Genialis Server and ReSDK

Genialis Server is a web application that can handle large quantities of biological data, perform complex data analysis, organize results, and automatically document your work in a reproducible fashion. It is based on Resolwe and Resolwe Bioinformatics. Resolwe is an open source dataflow package for the Django framework while Resolwe Bioinformatics is an extension of Resolwe that provides bioinformatics pipelines.

Resolwe SDK for Python allows you to access Genialis Server through Python. It supports accessing, modifying, uploading, downloading and organizing the data.

_images/resolwe_resdk.jpg

Genialis Server runs on computers with strong computational capabilities. On the contrary, resdk is a Python package on a local computer that interacts with Genialis Server through a RESTful API. The power of resdk is its lightweight character. It is installed with one simple command, but supports manipulation of large data sets and heavy computation on a remote server.

Data and Process

The two most fundamental resources in Genialis Server are Data and Process.

Process stores an algorithm that transforms inputs into outputs. It is a blueprint for one step in the analysis.

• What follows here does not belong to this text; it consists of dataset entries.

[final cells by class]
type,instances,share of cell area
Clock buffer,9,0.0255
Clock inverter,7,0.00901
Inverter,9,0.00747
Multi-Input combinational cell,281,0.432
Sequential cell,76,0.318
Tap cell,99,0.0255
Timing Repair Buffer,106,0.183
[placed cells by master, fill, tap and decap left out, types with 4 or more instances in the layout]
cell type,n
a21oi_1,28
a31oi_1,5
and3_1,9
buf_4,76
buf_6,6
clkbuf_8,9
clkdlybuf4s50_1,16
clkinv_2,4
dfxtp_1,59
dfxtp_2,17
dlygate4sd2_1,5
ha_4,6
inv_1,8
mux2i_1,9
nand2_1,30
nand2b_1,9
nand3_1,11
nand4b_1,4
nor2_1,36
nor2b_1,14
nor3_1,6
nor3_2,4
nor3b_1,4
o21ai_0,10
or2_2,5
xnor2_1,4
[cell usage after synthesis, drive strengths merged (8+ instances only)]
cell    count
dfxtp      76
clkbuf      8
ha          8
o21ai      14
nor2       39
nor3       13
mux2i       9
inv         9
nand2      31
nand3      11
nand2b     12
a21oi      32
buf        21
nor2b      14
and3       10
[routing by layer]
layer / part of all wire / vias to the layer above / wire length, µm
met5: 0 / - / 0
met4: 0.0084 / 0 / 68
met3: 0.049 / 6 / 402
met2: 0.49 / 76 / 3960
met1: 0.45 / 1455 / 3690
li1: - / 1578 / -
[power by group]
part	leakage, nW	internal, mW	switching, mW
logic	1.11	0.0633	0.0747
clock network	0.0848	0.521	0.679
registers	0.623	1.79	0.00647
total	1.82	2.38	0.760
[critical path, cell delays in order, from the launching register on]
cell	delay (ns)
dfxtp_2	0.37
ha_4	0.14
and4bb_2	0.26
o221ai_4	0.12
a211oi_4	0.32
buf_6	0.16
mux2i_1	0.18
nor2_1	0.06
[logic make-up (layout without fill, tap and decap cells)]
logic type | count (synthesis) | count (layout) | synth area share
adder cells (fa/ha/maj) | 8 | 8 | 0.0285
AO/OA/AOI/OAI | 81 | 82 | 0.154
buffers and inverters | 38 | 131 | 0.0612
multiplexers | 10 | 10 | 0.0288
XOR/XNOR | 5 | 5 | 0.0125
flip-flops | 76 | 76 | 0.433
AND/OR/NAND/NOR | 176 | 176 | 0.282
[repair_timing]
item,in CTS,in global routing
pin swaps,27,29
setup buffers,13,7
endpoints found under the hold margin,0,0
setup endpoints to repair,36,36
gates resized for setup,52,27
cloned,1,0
**config.mk**
```make
export PLATFORM = sky130hd
export DESIGN_NAME = pipe_mw_skid_reg
export DESIGN_NICKNAME = d
export VERILOG_FILES = /design/src/rtl/pipe_pkg.sv /design/src/rtl/pipe_skid_ctrl.sv /design/src/rtl/pipe_mw_skid_reg.sv
export SDC_FILE = /design/constraint.sdc
export NUM_CORES = 1
export LEC_CHECK = 0
export ABC_AREA = 1
export CAP_MARGIN = 20
export CELL_PAD_IN_SITES_DETAIL_PLACEMENT = 1
export CELL_PAD_IN_SITES_GLOBAL_PLACEMENT = 1
export CORE_ASPECT_RATIO = 0.9
export CORE_MARGIN = 5
export CORE_UTILIZATION = 39
export CTS_CLUSTER_SIZE = 30
export DETAILED_ROUTE_END_ITERATION = 8
export GPL_ROUTABILITY_DRIVEN = 0
export PLACE_DENSITY = 0.86
export SLEW_MARGIN = 10
export SYNTH_ARGS = -nofsm -noshare
export SYNTH_HDL_FRONTEND = slang
export SYNTH_SLANG_ARGS = --single-unit
export TNS_END_PERCENT = 100
```
**constraint.sdc**
```tcl
create_clock -name clock -period 2.3 [get_ports clock]
set_clock_uncertainty 0.05 [all_clocks]
set_input_delay 0.46 -clock clock [delete_from_list [all_inputs] [get_ports clock]]
set_output_delay 0.46 -clock clock [all_outputs]
set_load 0.02 [all_outputs]
```
**src/rtl/pipe_pkg.sv**
```systemverilog
// Shared types for the MEM/WB pipeline boundary: occupancy states and the
// default-width payload carried from MEM into WB.
package pipe_pkg;

   localparam int DW_DEFAULT  = 32;
   localparam int RNW_DEFAULT = 5;

   typedef enum logic [1:0] {
      OCC_EMPTY = 2'd0,
      OCC_ONE   = 2'd1,
      OCC_TWO   = 2'd2
   } occ_state_t;

   typedef struct packed {
      logic                   wreg;
      logic                   m2reg;
      logic [DW_DEFAULT-1:0]  mo;
      logic [DW_DEFAULT-1:0]  alu;
      logic [RNW_DEFAULT-1:0] rn;
   } mw_payload_t;

endpackage

```
**src/rtl/pipe_skid_ctrl.sv**
```systemverilog
// Occupancy state machine for the MEM/WB skid register. Decides which slot
// loads each cycle; in_ready depends only on held state, never on out_ready.
module pipe_skid_ctrl
   import pipe_pkg::*;
(
   input  logic       clock,
   input  logic       resetn,
   input  logic       flush,
   input  logic       in_valid,
   input  logic       out_ready,
   output logic       load_m,
   output logic       load_s,
   output logic       m_from_s,
   output logic       in_ready,
   output logic       out_valid,
   output logic [1:0] occ
);

   occ_state_t state_q;
   occ_state_t state_d;
   logic       in_fire;
   logic       out_fire;

   assign in_ready  = resetn & (state_q != OCC_TWO);
   assign out_valid = (state_q != OCC_EMPTY);
   assign occ       = state_q;
   assign in_fire   = in_valid & in_ready;
   assign out_fire  = out_valid & out_ready;

   // State register; reset wins over everything and empties the buffer
   always_ff @(posedge clock) begin
      if (!resetn) begin
         state_q <= OCC_EMPTY;
      end else begin
         state_q <= state_d;
      end
   end

   // Next state and slot-load strobes; flush drops any same-cycle accept
   always_comb begin
      state_d  = state_q;
      load_m   = 1'b0;
      load_s   = 1'b0;
      m_from_s = 1'b0;
      if (flush) begin
         state_d = OCC_EMPTY;
      end else begin
         case (state_q)
            OCC_EMPTY: begin
               if (in_fire) begin
                  load_m  = 1'b1;
                  state_d = OCC_ONE;
               end
            end
            OCC_ONE: begin
               if (in_fire && out_fire) begin
                  load_m = 1'b1;
               end else if (in_fire) begin
                  load_s  = 1'b1;
                  state_d = OCC_TWO;
               end else if (out_fire) begin
                  state_d = OCC_EMPTY;
               end
            end
            OCC_TWO: begin
               if (out_fire) begin
                  m_from_s = 1'b1;
                  state_d  = OCC_ONE;
               end
            end
            default: begin
               state_d = OCC_EMPTY;
            end
         endcase
      end
   end

endmodule

```
**src/rtl/pipe_mw_skid_reg.sv**
```systemverilog
// MEM/WB boundary register with a two-entry skid buffer. Slot M drives the
// writeback outputs; slot S catches the one instruction that arrives while
// WB stalls, so in_ready can stay a registered-state signal.
module pipe_mw_skid_reg
   import pipe_pkg::*;
#(
   parameter int DW  = 32,
   parameter int RNW = 5
)(
   input  logic           clock,
   input  logic           resetn,
   input  logic           flush,
   input  logic           in_valid,
   output logic           in_ready,
   input  logic           mwreg,
   input  logic           mm2reg,
   input  logic [DW-1:0]  mmo,
   input  logic [DW-1:0]  malu,
   input  logic [RNW-1:0] mrn,
   output logic           out_valid,
   input  logic           out_ready,
   output logic           wwreg,
   output logic           wm2reg,
   output logic [DW-1:0]  wmo,
   output logic [DW-1:0]  walu,
   output logic [RNW-1:0] wrn,
   output logic [1:0]     occ
);

   typedef struct packed {
      logic           wreg;
      logic           m2reg;
      logic [DW-1:0]  mo;
      logic [DW-1:0]  alu;
      logic [RNW-1:0] rn;
   } slot_t;

   slot_t in_slot;
   slot_t m_q;
   slot_t s_q;
   logic  load_m;
   logic  load_s;
   logic  m_from_s;

   assign in_slot = '{wreg: mwreg, m2reg: mm2reg, mo: mmo, alu: malu, rn: mrn};

   pipe_skid_ctrl u_ctrl (
      .clock     (clock),
      .resetn    (resetn),
      .flush     (flush),
      .in_valid  (in_valid),
      .out_ready (out_ready),
      .load_m    (load_m),
      .load_s    (load_s),
      .m_from_s  (m_from_s),
      .in_ready  (in_ready),
      .out_valid (out_valid),
      .occ       (occ)
   );

   // Main slot: new input on pass-through, or promoted skid entry on drain
   always_ff @(posedge clock) begin
      if (!resetn) begin
         m_q <= '0;
      end else if (flush) begin
         m_q.wreg <= 1'b0;
      end else if (load_m) begin
         m_q <= in_slot;
      end else if (m_from_s) begin
         m_q <= s_q;
      end
   end

   // Skid slot: only captures while M is held by a stalled WB stage
   always_ff @(posedge clock) begin
      if (!resetn) begin
         s_q <= '0;
      end else if (flush) begin
         s_q.wreg <= 1'b0;
      end else if (load_s) begin
         s_q <= in_slot;
      end
   end

   assign wwreg  = m_q.wreg & out_valid;
   assign wm2reg = m_q.m2reg;
   assign wmo    = m_q.mo;
   assign walu   = m_q.alu;
   assign wrn    = m_q.rn;

endmodule

```
==> results of run 1 <==
routing by layer:
layer  vias up  track usage (%)  wire length (um)
li1       3297                -                 -
met1      3277             27.0             10000
met2       155             38.3             10900
met3        31             4.70               978
met4         0             7.65               438
met5         -                0                 0
path summary, 6_finish.rpt:
path	endpoint	cells after the start
max	wwreg	3
max reg2reg	s_q[7]	8
min reg2reg	s_q[9]	2
min	s_q[53]	3
layout by cell type (no fill, tap or decap):
| cell type | instances |
|---|---|
| clkinvlp_4 | 4 |
| dfxtp_1 | 143 |
| clkbuf_16 | 17 |
| inv_6 | 1 |
| bufinv_16 | 3 |
| clkinv_2 | 2 |
| clkinv_4 | 3 |
| o21ai_0 | 72 |
| nand2_4 | 2 |
| nor2_1 | 146 |
| nand2_1 | 217 |
| inv_1 | 77 |
| nor2_4 | 4 |
| nand3_4 | 1 |
| clkdlybuf4s50_1 | 148 |
| nand2_2 | 2 |
| dlymetal6s2s_1 | 1 |
| a21oi_1 | 73 |
| a31oi_1 | 1 |
| clkbuf_8 | 2 |
| inv_2 | 4 |
| dfxtp_2 | 1 |
| buf_12 | 11 |
| buf_4 | 12 |
| nand3_1 | 145 |
| diode_2 | 1 |
| buf_2 | 1 |
kinds of logic (layout without fill, tap and decap cells):
logic type             after synthesis  count (layout)  synth area share [%]
and+or+nand+nor                    517             517                  31.0
other                                0               1                     0
AOI/OAI and AO/OA                  146             146                  10.5
DFF                                144             144                  41.3
buffers and inverters              223             286                  17.3
worst max-delay path, cell delays in order (launching register included):
cell             delay (ns)
dfxtp_1                0.43
nor2_1                 0.10
nor2_1                 0.10
clkdlybuf4s50_1        0.61
stage by stage:
stage	instances	setup slack, ns	util, %
5_1_grt	1334	0.0201	50.2
3_5_place_dp	1302	0.114	46.7
2_1_floorplan	1030	0.711	-
6_report	1334	0.125	50.2
4_1_cts	1333	0.0327	50.1
3_3_place_gp	1302	0.183	46.7
area by class of cell:
class                      instances  share of cell area (%)
clock inverter                    12                    1.81
tap                              240                    3.40
multi-input combinational        663                    33.0
sequential                       144                    32.6
timing repair buffer             173                    20.5
inverter                          82                    3.50
antenna                            1                  0.0283
clock buffer                      19                    5.13
what timing repair did:
item | in CTS | in global routing
endpoints found under the hold margin | 0 | 0
hold buffers | 0 | 0
setup endpoints to repair | 1 | 1
resized for setup | 1 | 1
registers in the layout (all words and copies together) (netlist names):
register / count
wmo: 32
u_ctrl.occ: 2
wm2reg: 1
walu: 32
s_q: 71
m_q: 1
wrn: 5
report_power, final:
part	leakage (nW)	internal (mW)	switching, mW
logic	2.24	0.331	0.394
clock network	0.288	1.76	1.14
registers	1.17	2.56	0.0447
total	3.70	4.66	1.58
==> impl_summary.md, run 1 <==
Routing
The average wire per cell in the routed design is roughly 17 um. After detailed routing, the number of vias per cell comes to 5.07. The final wirelength is around 22 mm. The total number of vias is between 6000 and 7000. The number of DRC violations after detailed-routing iteration 0 is slightly below 300.

The first detailed-routing pass took 4 iterations. In the routed design, unresolved DRC markers number 0. The count of nets left with antenna violations after detail routing is 0.

Synth
The number of enable flip-flop cells after synthesis is 0. When the netlist entered floorplanning its net count stood at ~1100. The average instance in the mapped netlist occupies ~6.8 um2. The dominant cell type by area after synthesis is dfxtp_1.

The share of the Yosys chip area taken by registers is just over 40%. Sorting the synthesized cells by how often they occur yields nand2_1, nor2_1, nand3_1, dfxtp_1, inv_1. The synthesis-stage register bit count is about 140. The number of distinct library cells after synthesis is 20.

By area the synthesized netlist is led by dfxtp_1, nand2_1, nand3_1, buf_4, nor2_1. During synthesis, Yosys emitted a total of 0 warnings. In the synthesized netlist the dominant register cell turns out to be dfxtp_1. The summed instance area of the synthesized netlist is 6990 um2. The area share of the largest cell type after synthesis is about two fifths.

The fraction of registers with async set/reset is 0%. The library cell with the highest instance count after synthesis is nand2_1. The instance count of the mapped netlist is approximately 1000.

Floorplanning
For this configuration, the core starts out at a cell density of between 30% and 40%. Row generation in the floorplan step produced 46 rows. The die is roughly 150 um wide. The number of primary I/O pins is 151.

The core box area is between 15000 and 20000 um2. The area of the die is approximately 21000 um2. From bottom edge to top edge, the die measures roughly 140 um.

Worst hold path
The startpoint identified for the worst hold timing path is resetn. The classification of the worst-slack hold path is input pin to flop.

STA
The highest clock rate is roughly 460 MHz. The final number of setup-violating endpoints is 0. In this run the tightest slew margin relative to its limit is between 70% and 80%. The final worst hold slack is roughly 0.32 ns. Setup repair after global routing left no endpoint under its margin. The post-layout minimum cycle time is between 2 and 2.5 ns. The max-slew violation count is 0. The number of hold violations in the final report came to 0. In the finished design, the share of the clock period the worst path needs comes to a little over nine tenths. For the pin with the worst max-slew slack, the measured transition is around 0.43 ns. Adding up every negative setup slack in the final design gives 0 ns.

Global routing
Entering global routing, the biggest net connects between 50 and 60 pins. The total routing usage reported by global routing is between 20 and 25%. The first-pass GRT wire length is around 36 mm. The initial antenna violation count was 1. The overflow left after global routing is 0. The via count of the first global-routing pass was between 7000 and 8000.

Cells and area
The post-layout instance area is 8840 um2. After filler insertion, the fill cell instance count of the layout stands at 2277. The count of nets after finishing is approximately 1200. The flip-flop and latch area is roughly 2900 um2. The proportion of layout cells with a drive suffix above 1 is under 10%. The area of the multi-input gates is between 2000 and 3000 um2. The synthesis-to-layout area growth is 26.4%.

Setup path
Data on the critical path arrives at its endpoint at roughly 1.7 ns. The highest fanout seen on the critical path is 5. The kind of start point of the critical path is a flop.

The register-to-register setup slack is ~0.54 ns. STA classifies the critical path endpoint as an output port. At the worst endpoint, the required time is 1.79 ns. In this run the critical register-to-register path is launched from u_ctrl.occ[0]. The setup path with the least slack is of type flop to output port. The critical path starts at u_ctrl.occ[1].

Power and ir drop
Across the VDD grid, the largest voltage drop is roughly 0.00060 V. The design draws just over 6 mW. The total power density per cell area is around 710 nW/um2. The leakage power of the design is approximately 3.7 nW.

Job
The number of max-cap violations is 0.

Clocking
Clock-pin slew was measured on the worst setup and hold paths at 0.06 ns. Buffers inserted during clock tree synthesis total 17. The H-tree was split into 4 levels.

At the later pin of the worst-skew pair, clock insertion delay measures between 0.4 and 0.5 ns. The number of setup buffers added after CTS is 0. The root buffer cell is clkbuf_16. The clock passes through at most 2 buffers. TritonCTS built the clock tree. The clock drives 144 sinks.

Run status
The run finished with clean final reports.

Placed design
Summed over all nets, the half-perimeter wirelength after detailed placement is approximately 14 mm. The count of buffers inserted at the top-level ports is 150. The placed standard-cell area is 8220 um2.
No activity file was read; power rests on OpenSTA's default activity.
==> inputs of run 2 (changes only) <==
- CORE_UTILIZATION: 39 -> 33
- PLACE_DENSITY: 0.86 -> 0.75
==> run 2 against run 1 <==
Against the previous run: clock-buffer cell count rose by 4; via count fell by 2.1%; flip-flop and latch count did not move; global-route usage fell by 3.7 points; largest cell class unchanged; sequential power barely moved; critical path type unchanged; final cell count rose by 3.6%; critical endpoint is now in_ready; die area rose by 17%; critical path depth rose by 1; wire length fell by 0.30%; non-clock buffer count rose by 2.
==> impl_summary.md, run 2 (synthesis results as in run 1) <==
Cells and area
The area of the multi-input gates is 2920 um2 (unchanged). The flip-flop count of the largest register after layout was 71 (unchanged). The layout filler cell count is 2584 (was 2277). Most frequent cells in the layout: nand2_1, clkdlybuf4s50_1, nor2_1 (unchanged).

The synthesis-to-layout area growth was 27.6% (was 26.4%). The top register by number of flip-flops was s_q (unchanged). The final standard cell count with taps included and fillers excluded is 1382 (was 1334). The diode insertion count for antenna repair is 0 (was 1).

The proportion of layout cells with a drive suffix above 1 is 6.48% (was 6.40%). The count of nets after finishing is 1159 (was 1157). The most common library cell in the layout ignoring fill and taps is nand2_1 (unchanged). The post-layout instance area is 8920 um2 (was 8840 um2).

The flip-flop and latch area is 2880 um2 (unchanged).

Routing
The total number of vias is 6620 (was 6760). The number of DRC violations after detailed-routing iteration 0 was 362 (was 296). The final wirelength is 22.2 mm (was 22.3 mm).

The number of remaining DRC errors is 0 (unchanged). The average wire per cell in the routed design is 16.1 um (was 16.7 um). The number of search-and-repair iterations in the first detailed-routing pass is 4 (unchanged).

The mean number of vias per cell was 4.79 (was 5.07). The count of nets left with antenna violations after detail routing is 0 (unchanged).

Setup path
The kind of start point of the critical path is a flop (unchanged). The type of destination of the critical path was an output port (unchanged). The worst path arrival time was 1.71 ns (was 1.66 ns).

The data required time at the worst endpoint came to 1.79 ns (about the same). The classification of the worst setup path is flop to output port (unchanged). The highest fanout seen on the critical path is 5 (unchanged).

Clocking
The clock insertion delay at the later pin of the skew report is 0.43 ns (was 0.42 ns). The root buffer cell is clkbuf_16 (unchanged). The register clock-pin slew on the reported worst setup and hold paths is 0.06 ns (about the same). The maximum level of the CTS H-tree came to 4 (unchanged).

The CTS tree is done (unchanged). The number of buffers inserted during clock tree synthesis is 17 (unchanged). The TritonCTS sink count is 144 (unchanged). The number of buffers on the longest clock path is 2 (unchanged). The number of setup buffers added after CTS is 0 (unchanged).

Floorplanning
The overall die height was 148 um (was 137 um). The width of the die was 163 um (was 151 um). The standard-cell row count is 50 (was 46).

The area of the die is 24200 um2 (was 20700 um2). The number of primary I/O pins is 151 (unchanged). The initial core utilization was 33.5% (was 39.7%). The core box area is 20800 um2 (was 17600 um2).

Global routing
The first-pass GRT wire length was 35.3 mm (was 36.0 mm). The layer with the highest usage is met2 (unchanged). The overflow left after global routing is 0 (unchanged).

The met3 usage is 5.38% (was 4.70%). The via count of the first global-routing pass is 6594 (was 7133). The total routing usage reported by global routing is 18.3% (was 22.0%). The pin count of the biggest net entering global routing was 67 (was 55). The met2 track demand over resource is 30.3% (was 38.3%). The met1 track demand over resource in global routing was 23.3% (was 27.0%).

The initial antenna violation count is 0 (was 1).

Power and ir drop
The total power was 6.37 mW (was 6.23 mW). The leakage power of the design was 3.72 nW (was 3.70 nW). The worst supply voltage drop on vdd is 0.000443 V (was 0.000602 V). The total power density per cell area is 714 nW/um2 (was 706 nW/um2).

Run status
Run status: complete, no violations (unchanged).

Placed design
The cell count after placement is 1350 (was 1302). The pre-CTS setup slack is 0.0743 ns (was 0.114 ns). The placed standard-cell area is 8280 um2 (was 8220 um2).

The detailed placer's ending HPWL is 14.0 mm (was 14.4 mm). The count of buffers inserted at the top-level ports is 150 (unchanged).

STA
The number of hold violations in the final report is 0 (unchanged). The highest clock rate came to 450 MHz (was 460 MHz). The max-slew violation count is 0 (unchanged). RSZ-0062 raised after global routing: no (unchanged). The measured slew at the worst slew-check pin came to 0.580 ns (was 0.428 ns). The final number of setup-violating endpoints is 0 (unchanged).

The post-route worst setup slack is 0.0786 ns (was 0.125 ns). The max-slew headroom at the worst pin is 61.3% (was 71.4%). The total negative slack came to 0 ns (unchanged). The period utilization is 96.6% (was 94.5%).

The post-layout minimum cycle time is 2.22 ns (was 2.17 ns).

Worst hold path
The classification of the worst-slack hold path is flop to flop (was input pin to flop).

Job
The number of max-cap violations came to 0 (unchanged).
-- run 2: through the flow --
| step | util [%] | hold WS (ns) |
|---|---|---|
| floorplan | - | 0.405 |
| global placement | 39.7 | 0.412 |
| detailed placement | 39.7 | 0.422 |
| CTS | 42.8 | 0.437 |
| global route | 42.8 | 0.455 |
| finish | 42.8 | 0.432 |
-- run 2: worst max-delay path, stage by stage, from the launching register on --
cell and delay (ns):
dfxtp_1 0.48, nand2_2 0.12, nand2_1 0.12, inv_1 0.05, clkdlybuf4s50_1 0.53
-- run 2: per-layer routing --
layer  up-vias  share of wire (%)
met4         0                1.4
met3        18                5.2
met5         -                  0
met2       125                 47
li1       3293                  -
met1      3184                 46
-- run 2: final timing paths --
path / startpoint / endpoint / slack, ns / cells past startpoint
worst max-delay path: u_ctrl.occ[1] / in_ready / 0.08 / 4
worst min register to register: s_q[36] / s_q[36] / 0.43 / 2
worst min-delay path: s_q[36] / s_q[36] / 0.43 / 2
worst max register to register: u_ctrl.occ[0] / wm2reg / 0.63 / 9
-- run 2: final cells by class --
class / instances / area share [%]
Timing Repair Buffer: 175 / 20.3
Multi-Input combinational cell: 663 / 32.7
Clock inverter: 9 / 1.73
Clock buffer: 23 / 5.47
Sequential cell: 144 / 32.3
Inverter: 82 / 3.46
Tap cell: 286 / 4.01
-- run 2: what timing repair did --
action | CTS | global route
setup endpoints to repair | 1 | 0
hold buffers | 0 | 0
gates resized for setup | 1 | 0
-- run 2: where the power goes --
group	leakage (nW)	switching, mW	internal (mW)
Sequential	1.17	0.0419	2.56
Clock	0.309	1.10	1.93
Combinational	2.24	0.394	0.334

Data is an instance of a Process. It is a complete record of the performed processing. It remembers the inputs (files, arguments, parameters…), the algorithm used and the outputs (files, images, numbers…). In addition, Data objects store some useful meta data, making it easy to reproduce the dataflow and access information.

Example use case: you have a file reads.fastq with NGS read sequences and want to map them to the genome genome.fasta with aligner STAR. Reads are one Data object and genome is another one. Alignment is done by creating a third Data. At the creation, one always needs to define the Process (STAR) and inputs (first and second Data). When the Data object is created, the server automatically runs the given process with provided inputs and computes all inputs, outputs, and meta data.

Samples and Collections

Eventually, you will have many Data objects and want to organize them. Genialis server includes different structures to help you group Data objects: Sample and Collection.

Sample represents a biological entity. It includes user annotations and Data objects associated with this biological entity. In practice, all Data objects in the Sample are derived from an initial single Data object. Typically, a Sample would contain the following Data: raw reads, preprocessed reads, alignment (bam file), and expressions. A Data object can belong to only one Sample. Two distinct Samples cannot contain the same Data object.

Collection is a group of Samples. In addition to Samples and their Data, Collections may contain Data objects that store other analysis results. Example of this are differential expressions - they are done as combination of many Samples and cannot belong to only one Sample. Each Sample and Data object can only be in one Collection.

_images/data-hierarchy-diagram.png

Relations between Data, Samples and Collection. Samples are groups of Data objects originating from the same biological sample: all Data objects in a Sample are derived from a single NGS reads file. Collections are arbitrary groups of Samples and Data objects that store analysis results.

When a new Data object that represents a biological sample (i.e. fastq files, bam files) is uploaded, the unannotated Sample is automatically created. It is the duty of the researcher to properly annotate the Sample. When a Data object that belongs to an existing Sample is used as an input to trigger a new analysis, the output of this process is automatically attached to an existing Sample.